A man in a suit holds up a sign saying: “I’m desperate”. A police officer’s sign says: “Help.” A man in jeans and a striped shirt asks: “Will Britain get through this recession?” Two beaming women write: “Best friends for life! Long live the two of us.” The couple standing on the side of the motorway each hold up a sign. The man’s reads: “I like to be in the country,” and the woman’s sign says: “The last holiday abroad was nice but I can’t afford it.”
In 1992-93, Gillian Wearing took her camera to the streets of London. She photographed passersby and asked them to write their innermost thoughts on a piece of white paper to hold up for her and us to see. The work, Signs That Say What You Want Them to Say and Not Signs That Say What Someone Else Wants You to Say removes the veil between the things we think in private and the way society expects us to behave.
By revealing the truth of how someone feels in a private moment while displaying how they would like to be publicly perceived – through hair, clothes, jewellery, shoes – Wearing forces us to question our expectations of how we view others in society. Should a man in a suit be desperate? Should a police officer ask for help? Should we – and can we – be vulnerable in public, by expressing our truths and exposing ourselves to the world?
Quick and unguarded thoughts are powerful because they can contradict the views we thought we had. In an interview, Wearing revealed that the man who wrote “I’m desperate” was “shocked by what he had written, which suggests it must have been true. Then he got a bit angry, handed back the piece of paper and stormed off.” His sudden moment of candour makes us think about what we might write ourselves.
By engaging with real people at real moments, Wearing’s Signs becomes universal and timeless. Speaking to the Guardian in 2012, she said, “The idea of Signs is that if you approached anyone they would have something interesting to say. I never picked people. If they grasped the idea I was making art rather than a survey, then they tended to be intrigued.”
Signs was made in the wake of the early 1990s recession, when Britain was in the throes of uncertainty. Markets were vulnerable, oil prices had jumped to a record high and unemployment had risen nearly 4% in three years. When put into context, Signs acts as a record of the individuals whose lives were shaped by this time. By speaking to people on a personal level, it reveals their thoughts about the state of the current social, political and financial climate. This is something that feels unnervingly similar to the world today and the cost of living crisis we are facing.

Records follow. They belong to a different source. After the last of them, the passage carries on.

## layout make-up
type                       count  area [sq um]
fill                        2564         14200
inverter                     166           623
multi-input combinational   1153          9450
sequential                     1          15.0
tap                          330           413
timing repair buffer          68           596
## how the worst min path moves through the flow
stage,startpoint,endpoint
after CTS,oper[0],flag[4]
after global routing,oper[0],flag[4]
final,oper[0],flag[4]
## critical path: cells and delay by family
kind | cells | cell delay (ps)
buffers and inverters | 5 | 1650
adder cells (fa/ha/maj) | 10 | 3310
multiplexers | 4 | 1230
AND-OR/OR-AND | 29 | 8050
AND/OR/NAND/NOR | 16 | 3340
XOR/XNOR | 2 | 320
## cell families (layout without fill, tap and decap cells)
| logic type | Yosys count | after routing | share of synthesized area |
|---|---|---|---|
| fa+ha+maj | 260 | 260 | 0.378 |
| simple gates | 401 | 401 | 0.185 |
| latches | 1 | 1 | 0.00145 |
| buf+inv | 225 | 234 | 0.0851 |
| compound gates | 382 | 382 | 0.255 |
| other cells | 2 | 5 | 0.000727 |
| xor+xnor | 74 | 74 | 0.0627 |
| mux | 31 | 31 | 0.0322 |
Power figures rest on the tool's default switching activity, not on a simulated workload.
### design.v
module InstructionIssuingUnit (
    input wire clk,
    input wire rst,
    input wire [31:0] instr1,   
    input wire [31:0] instr2,   
    output reg [31:0] issue_instr1,  
    output reg [31:0] issue_instr2,  
    output reg rollback
);
    reg [31:0] hold_instr;
    reg has_dependency;
    integer cycle_count;   
    initial begin
        cycle_count = 0;
    end
    always @(posedge clk or posedge rst) begin
        if (rst) begin
            issue_instr1 <= 32'b0;
            issue_instr2 <= 32'b0;
            hold_instr <= 32'b0;
            rollback <= 1'b0;
            has_dependency <= 1'b0;
            cycle_count <= 0;   
        end else begin
            if (instr1[11:7] == instr2[19:15] || instr1[11:7] == instr2[24:20] || instr1[6:0]==7'b1100011) begin
                has_dependency <= 1'b1;
                hold_instr <= instr2;
                rollback <= 1'b1;
                issue_instr1 <= instr1;
                issue_instr2 <= 32'b0;   
            end else if (has_dependency) begin
                issue_instr1 <= hold_instr;
                issue_instr2 <= instr1;   
                rollback <= 1'b0;
                has_dependency <= 1'b0;
            end else begin
                issue_instr1 <= instr1;
                issue_instr2 <= instr2;   
                rollback <= 1'b0;
            end
            cycle_count <= cycle_count + 1;
        end
    end
endmodule
[flow/design.v]
`default_nettype none
`timescale 1ns / 1ps
module pe #(
    parameter IN_PRECISION = 16,
    parameter OUT_PRECISION = 32,       
    parameter REG_SIZE = 4
) (
    input wire clk,                     
    input wire rst,                     
    input wire [IN_PRECISION-1:0] act,  
    input wire [IN_PRECISION-1:0] wgt,  
    input wire store,                   
    input wire reuse,                   
    input wire [REG_SIZE-1:0] addr,     
    input wire update_out,              
    output reg [OUT_PRECISION-1:0] out  
);
    reg [OUT_PRECISION-1:0] regfile [REG_SIZE-1:0];
    reg start_new_dot_product; 
    always @(posedge clk) begin
        if (rst) begin
            for (int i=0; i<REG_SIZE; i=i+1) begin
                regfile[i] <= 0;
            end
            out <= 0;
            start_new_dot_product <= 0;
        end 
        else begin
            if (store) begin
                regfile[addr] <= wgt;
            end 
            if (start_new_dot_product) begin
                if (reuse) begin                                 
                    regfile[0] <= act * regfile[addr];
                end else begin                                   
                    regfile[0] <= act * wgt;    
                end
                start_new_dot_product <= 0;
            end 
            else begin
                if (reuse) begin                                     
                    regfile[0] <= regfile[0] + act * regfile[addr];
                end else begin                                       
                    regfile[0] <= regfile[0] + act * wgt;
                end
            end
            if (update_out) begin
                out <= regfile[0];
                start_new_dot_product <= 1;  
            end
        end
    end
endmodule
## flow/config.mk

```make
export PLATFORM = sky130hd
export DESIGN_NAME = uart_overall
export DESIGN_NICKNAME = uart_overall
export VERILOG_FILES = /design/flow/design.v
export SDC_FILE = /design/flow/constraint.sdc
export NUM_CORES = 4
export LEC_CHECK = 1
export CORE_UTILIZATION = 50
```

## flow/design.v

```verilog
module Fifo_genrator #(
    parameter ADDR = 8,     
    parameter DEBTH = 8     
) (
    input wr_en,            
    input rd_en,            
    input clk,              
    input reset_n,          
    input [ADDR - 1 : 0] Data_in,  
    output reg [ADDR - 1 : 0] Data_out,  
    output full,            
    output empty            
);
    reg [ADDR - 1: 0] memory [0 : DEBTH - 1];    
    reg [$clog2(DEBTH) - 1 : 0] count, wr_ptr, rd_ptr;  
    assign full = (count == DEBTH);
    assign empty = (count == 0);
    always @(posedge clk or negedge reset_n) begin
        if (!reset_n) begin
            wr_ptr <= 0;
            rd_ptr <= 0;
            count <= 0;
            Data_out <= 0;
        end
        else begin
            if (wr_en && !full) begin
                memory[wr_ptr] <= Data_in;
                wr_ptr <= wr_ptr + 1;
                if (count == 0)  
                    Data_out <= Data_in;
                count <= count + 1;
            end
            if (rd_en && !empty) begin
                Data_out <= memory[rd_ptr];
                rd_ptr <= rd_ptr + 1;
                count <= count - 1;
            end
        end
    end
endmodule
module receiver #(
    parameter  DBIT= 8, SB_TICK=16
) (
    input  rx,
    input s_tick,clk,reset_n,
    output [DBIT - 1 : 0] rx_dout,
    output reg rx_done_tick
);
    localparam idle =0 , start =1 , data=2 , stop=3; 
    reg [1:0] state_next,state_reg;
    reg [$clog2(DBIT)  : 0 ] s_next,s_reg; 
    reg [$clog2(DBIT) - 1 : 0 ] n_next,n_reg; 
    reg [ DBIT - 1 : 0 ] b_next,b_reg;
    always @(posedge clk , negedge reset_n) begin
        if(!reset_n) begin
          state_reg<=idle;  
          s_reg<=0;
          n_reg<=0;
          b_reg<=0;
        end
        else begin
          state_reg<=state_next;
          s_reg<=s_next;
          n_reg<=n_next;
          b_reg<=b_next;
        end
    end
        always @(*) begin
        state_next=state_reg;
        s_next=s_reg;
        n_next=n_reg;
        b_next=b_reg;
        rx_done_tick=1'b0;   
            case (state_reg)
                idle : 
                    if(~rx) begin
                     s_next=1'b0;
                    state_next=start;  
                    end
                    else 
                    state_next=idle;
                start : 
                     if(s_tick) begin
                        if(s_reg==7) begin
                          s_next=0;
                          n_next=0;
                          state_next=data; 
                        end
                        else begin
                        s_next=s_reg+1;
                        state_next=start;  
                        end
                     end
                     else
                        state_next=start;
                data :
                    if(s_tick) begin
                        if(s_reg==15) begin
                        s_next=0;
                        b_next={ rx , b_reg[DBIT-1 : 1] } ;               
                        if(n_reg==(DBIT - 1)) begin
                            state_next=stop;
                        end
                        else begin
                            n_next=n_reg+1;
                            state_next=data;
                        end
                        end
                        else begin
                        s_next=s_reg+1;
                        state_next=data;
                        end  
                    end
                    else 
                    state_next=data;
              stop :
                    if(s_tick) begin
                        if(s_reg==(SB_TICK-1)) begin
                        rx_done_tick=1'b1;
                        state_next=idle;   
                        end    
                        else begin
                        s_next=s_reg+1; 
                        state_next=stop;  
                        end                     
                    end
                    else
                    state_next=stop;             
                default: state_next=idle;
            endcase
        end
        assign rx_dout = b_reg;    
endmodule
module Timer_Nbits #(
    parameter Bits = 4
) (
    input clk, reset, enable,              
    input [Bits - 1:0] FINAL_VALUE,
    output done
);
    reg [Bits - 1:0] Q_next, Q_reg;
    always @(posedge clk or negedge reset) begin
        if (!reset)                        
            Q_reg <= 1'b0;
        else if (enable)
            Q_reg <= Q_next;
    end
    assign done = (Q_reg == FINAL_VALUE);
    always @(*) begin
        Q_next = done ? 0 : Q_reg + 1;     
    end
endmodule
module Transmetr #(
    parameter  DBIT= 8, SB_TICK=16
) (
    input [DBIT - 1 : 0] tx_din,
    input s_tick,clk,reset_n,tx_start,
    output  tx,
    output reg tx_done_tick
);
    localparam idle =0 , start =1 , data=2 , stop=3; 
    reg [1:0] state_next,state_reg;
    reg [$clog2(DBIT)  : 0 ] s_next,s_reg; 
    reg [$clog2(DBIT) - 1 : 0 ] n_next,n_reg; 
    reg [ DBIT - 1 : 0 ] b_next,b_reg;
    reg tx_next,tx_reg;
    always @(posedge clk , negedge reset_n) begin
        if(!reset_n) begin
          state_reg<=idle;  
          s_reg<=0;
          n_reg<=0;
          b_reg<=0;
          tx_reg<=1;
        end
        else begin
          state_reg<=state_next;
          s_reg<=s_next;
          n_reg<=n_next;
          b_reg<=b_next;
          tx_reg<=tx_next;
        end
    end
        always @(*) begin
        state_next=state_reg;
        s_next=s_reg;
        n_next=n_reg;
        b_next=b_reg;
        tx_done_tick=1'b0;    
            case (state_reg)
                idle : begin            
                    tx_next=1'b1;
                    if(tx_start) begin
                     s_next=1'b0;
                     b_next=tx_din;
                    state_next=start;  
                    end
                    else 
                    state_next=idle;
                end    
                start : begin
                    tx_next=1'b0;
                     if(s_tick) begin
                        if(s_reg==15) begin
                          s_next=0;
                          n_next=0;
                          state_next=data; 
                        end
                        else begin
                        s_next=s_reg+1;
                        state_next=start;  
                        end
                     end
                     else
                        state_next=start;
                end        
                data : begin
                    tx_next=b_reg[0];
                    if(s_tick) begin
                        if(s_reg==15) begin
                        s_next=0;
                        b_next={ 1'b0 , b_reg[DBIT-1 : 1] } ;               
                        if(n_reg==(DBIT - 1)) begin
                            state_next=stop;
                        end
                        else begin
                            n_next=n_reg+1;
                            state_next=data;
                        end
                        end
                        else begin
                        s_next=s_reg+1;
                        state_next=data;
                        end  
                    end
                    else 
                    state_next=data;
                end
              stop : begin
                    tx_next=1'b1;
                    if(s_tick) begin
                        if(s_reg==(SB_TICK-1)) begin
                        tx_done_tick=1'b1;
                        state_next=idle;   
                        end    
                        else begin
                        s_next=s_reg+1; 
                        state_next=stop;  
                        end                     
                    end
                    else
                    state_next=stop;  
              end               
                default: state_next=idle;
            endcase
        end
    assign tx=tx_reg;      
endmodule
module uart_overall #(
    parameter FINAL_VALUE=650,DBIT=8,SB_TICK=16
) (
   input clk,reset_n,
   input rx,
   output  [DBIT - 1 : 0]  r_data,
   input rd_uart,
   output rx_empty,
   input [DBIT - 1 : 0]  W_data,
   input wr_uart,
   output tx_full,
   output tx
);
  wire done;
Timer_Nbits #(.Bits($clog2(FINAL_VALUE))) timerGen0 (
.clk(clk),
.reset(reset_n),
.enable(1'b1),
.FINAL_VALUE(FINAL_VALUE),
.done(done)
);
wire [DBIT - 1 : 0] rx_dout;
wire rx_done_tick;
receiver #(.DBIT(DBIT),.SB_TICK(SB_TICK)) uart_Rx(
.rx(rx),
.clk(clk),
.reset_n(reset_n),
.s_tick(s_tick),
.rx_dout(rx_dout),
.rx_done_tick(rx_done_tick)
);
Fifo_genrator #(.ADDR(DBIT), .DEBTH(8)) fifo_G0(
.wr_en(rx_done_tick),
.rd_en(rd_uart),
.clk(clk),
.reset_n(reset_n),
.Data_in(rx_dout),
.Data_out(r_data),
.empty(rx_empty),
.full()
);
wire [DBIT-1:0] tx_din;
wire tx_fifo_start,tx_done_tick;
Fifo_genrator #(.ADDR(DBIT), .DEBTH(8)) fifo_G1(
.wr_en(wr_uart),
.rd_en(tx_done_tick),
.clk(clk),
.reset_n(reset_n),
.Data_in(W_data),
.Data_out(tx_din),
.empty(tx_fifo_start),
.full(tx_full)
);
Transmetr #(.DBIT(DBIT),.SB_TICK(SB_TICK)) uart_tx (
.tx_din(tx_din),
.s_tick(done),
.clk(clk),
.reset_n(reset_n),
.tx_start(~tx_fifo_start),
.tx(tx),
.tx_done_tick(tx_done_tick)
); 
endmodule
```

## flow/constraint.sdc

```tcl
current_design uart_overall

set clk_period 5.1
set clk_io_pct 0.2

create_clock -name clk0 -period $clk_period [get_ports {clk}]

set non_clock_inputs [all_inputs -no_clocks]
set_input_delay [expr $clk_period * $clk_io_pct] -clock clk0 $non_clock_inputs
set_output_delay [expr $clk_period * $clk_io_pct] -clock clk0 [all_outputs]
```

## flow/run.sh

```bash
#!/bin/bash
# OpenROAD 26Q1-2900-gdf79404cd8, Yosys 0.63+post, stock flow scripts
make -C /OpenROAD-flow-scripts/flow DESIGN_CONFIG=/design/flow/config.mk WORK_HOME=/design/flow/orfs finish
```

==> out/summary.txt <==
gr usage total: 21.91%
post-layout minimum cycle time: 2.844 ns
# IOs: 24
H-tree depth: 4
TritonCTS Sinks: 141
Seq cells post-synth: 141
number of enable flip-flop cells: 64
switching share of power: 24.11%
Critical Path Fanout Max: 19
dpl ws: 2.238 ns
via count: 3,702
vias in the first global route: 3,789
worst hold path type: reg -> reg
Post-CTS Hold Fix Bufs: 0
Pleak: 2.852 nW
OpenROAD warnings: 37
Area Overhead vs Synth: 14.02%
Std-Cell Rows: 40
Worst setup SP type: flop
initial antenna violation count: 0
vias per cell: 5.476
FP Core Util: 51.52%
Logic pwr share: 11.4%
Critical R2R Launch: fifo_G1.rd_ptr[2]$_DFFE_PN0P_
IO Port Bufs: 22
Power per Cell Area: 395.9 mW/mm^2
ANT nets after route: 0
Mapped Cells: 474
Post-synth top cells: dfrtp_1 (74), edfxtp_1 (64), nand2_1 (58), mux2_2 (34)
CP required: 5.43 ns
# DRC: 0
cells in synth_stat.txt: 474
DIE AREA: 0.01293 sq mm
cells on worst reg2reg path: 6
r2r setup slk: 2.26 ns
period utilization: 55.77%
Comb area: 0.002225 sq mm
Worst-Margin Slew: 0.7149 ns
synth warn: 8
Final HPWL DP: 8187 um
Worst Setup End Kind: flop
final setup violation count: 0
Seq pwr share: 50.3%
post-CTS sizing: 0
Post-Route Skew: 0.006576 ns
# placed instances: 646
Area contributors post-synth: edfxtp_1 (31%), dfrtp_1 (30%), mux2_2 (6.1%)
Flop area: 0.003852 sq mm
Netlist Area Pre-Place: 0.006240 sq mm
max FFs per register: 64
clock buffer depth: 2
layout filler cell count: 977
Design Power: 2.817 mW
WL/cell: 18.00 um
total routed wirelength: 12,170 um
clock latency (worst-skew pair): 0.41 ns
Area leader share: 30.80%
GR Overflow Total: 0
final worst slack: 2.256 ns
clock group share of total power: 38.3%
Fin. Hold Viols: 0
Max Slew Vio Count: 0
die height: 113.7 um
Seq share, synth: 61.74%
setup bufs post-CTS: 0
Clk pin slew, worst setup/hold paths: 0.06 ns
RR Endpoint: fifo_G1.Data_out[0]$_DFFE_PN0P_
initial drt markers: 180
iteration tally of the first detailed-router pass: 4
status: complete, no violations
Psw: 0.6790 mW
largest net degree at the start of global routing: 59
RSZ-0062 raised after global routing: no
VDD IR max: 0.2207 mV
dominant register cell: dfrtp_1
crit path from: fifo_G1.rd_ptr[2]$_DFFE_PN0P_
clk root buf: clkbuf_16
Cell Type Count: 57
syn avg cell area: 13.16 sq um
TritonCTS Buffers: 17
Max-slew headroom: 52.16%
placed inst area: 0.006603 sq mm
layout cells sized above 1: 14.96%
Worst Setup EP: fifo_G1.Data_out[0]$_DFFE_PN0P_
core area: 0.01211 sq mm
max_cap viols: 0
Design Area, Final: 0.007114 sq mm
cell type with the largest total area: edfxtp_1
count leader, synth: dfrtp_1
CTS tree: done
YS chip area: 0.006240 sq mm
fmax: 351.6 MHz
CP Class: reg -> reg
Routability Congestion: 0.8635
Die X: 113.7 um
antenna cells: 0
internal power: 2.138 mW
CP arrival: 3.17 ns
first-pass GRT wire length: 20,030 um
asr flop ratio synth: 54.61%
Finished Layout Cells: 676
setup tns final: 0 ns
## layer usage
metal / global-route usage [%] / up-vias / wire length [um]
li1: - / 1781 / -
met1: 33.63 / 1825 / 5411
met2: 34.19 / 80 / 6000
met3: 5.956 / 16 / 510
met4: 4.211 / 0 / 244
met5: 0 / - / 0
## critical path, stage by stage, from the launching register on
cell and delay (ns):
dfrtp_1 0.78, inv_1 0.14, ha_1 0.37, or4_1 0.67, or2_0 0.41, a31o_1 0.25, mux2i_1 0.15
## through the flow
| step | hold WS (ns) | util, % |
|---|---|---|
| final | 0.4781 | 58.74 |
| after global routing | 0.5001 | 58.74 |
| after CTS | 0.4820 | 58.74 |
| after detailed placement | 0.4622 | 54.51 |
| after global placement | 0.4561 | 54.51 |
| after floorplan | 0.4213 | - |
## cell families after synthesis
kind of cell               count (synthesis)  synth area share, %
muxes                                     62                10.77
adders and majority gates                 22                4.532
AOI/OAI and AO/OA                         58                7.119
xor gates and xnor gates                  11                1.544
buffers and inverters                     39                2.787
and+or+nand+nor                          140                11.45
other                                      1              0.06010
DFF                                      141                61.74
## how the worst min path moves through the flow
stage,start,end,slack [ns],depth (start not counted)
4_1_cts,timerGen0.Q_reg[0]$_DFF_PN0_,timerGen0.Q_reg[0]$_DFF_PN0_,0.48,1
5_1_grt,reset_n,timerGen0.Q_reg[0]$_DFF_PN0_,0.50,1
6_report,timerGen0.Q_reg[0]$_DFF_PN0_,timerGen0.Q_reg[0]$_DFF_PN0_,0.48,1
## cell usage in the layout, fill, tap and decap left out, types with 3 or more instances in the layout
cell / netlist / final
nand3_1: 10 / 10
a21oi_1: 4 / 4
nor2_1: 14 / 14
clkdlybuf4s50_1: 0 / 21
or2_2: 3 / 3
and3_1: 5 / 5
xor2_1: 3 / 3
nor3_1: 13 / 12
dfrtp_1: 74 / 74
and2_1: 3 / 3
dfstp_2: 3 / 3
ha_1: 21 / 21
o31ai_1: 3 / 3
a31oi_1: 3 / 3
clkinv_1: 1 / 4
nand2_1: 58 / 58
nor2b_1: 7 / 7
inv_1: 15 / 15
clkbuf_16: 0 / 17
edfxtp_1: 64 / 64
a31o_1: 8 / 8
buf_4: 2 / 6
xnor2_1: 8 / 8
clkinv_2: 0 / 6
mux2_1: 7 / 7
and4_1: 3 / 3
nand4_1: 7 / 7
a22o_1: 11 / 11
mux2_2: 34 / 34
mux2i_1: 21 / 21
o21ai_0: 9 / 9
a221oi_1: 9 / 9
## power by group through the flow
stage | sequential [mW] | combinational [mW] | clock [mW]
finish | 1.42 | 0.321 | 1.08
CTS | 1.42 | 0.328 | 1.10
global route | 1.44 | 0.368 | 1.16
## layout make-up
| type | count | share of cell area (%) |
|---|---|---|
| Clock buffer | 19 | 6.085 |
| Timing Repair Buffer | 27 | 3.588 |
| Clock inverter | 11 | 1.108 |
| Inverter | 16 | 0.8442 |
| Sequential cell | 141 | 54.15 |
| Tap cell | 168 | 2.955 |
| Multi-Input combinational cell | 294 | 31.27 |
Power figures rest on the tool's default switching activity, not on a simulated workload.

As we prepare for one of the worst winters on record, with average annual household bills expected to reach more than £4,200 from January, the words “desperate” or “help” resonate more than ever. The cost of food, clothes and other necessities are rising at worrying rates while oil and gas conglomerates disclose extortionate profits. Meanwhile, an apathetic government refuses to take the urgent action that is clearly required. We are witnessing a domino effect of one part of the economy affecting another – as posited by another one of Wearing’s volunteers who, 30 years ago, wrote: “Everything is connected in life, the point is to know it and to understand it”.
The power of Signs lies in its ability to demonstrate how global politics can affect people as individuals. Just like the man in the suit who wrote: “I’m desperate”, Wearing shows us that no matter how robust someone or something might appear to the outside world, fragility always lies beneath.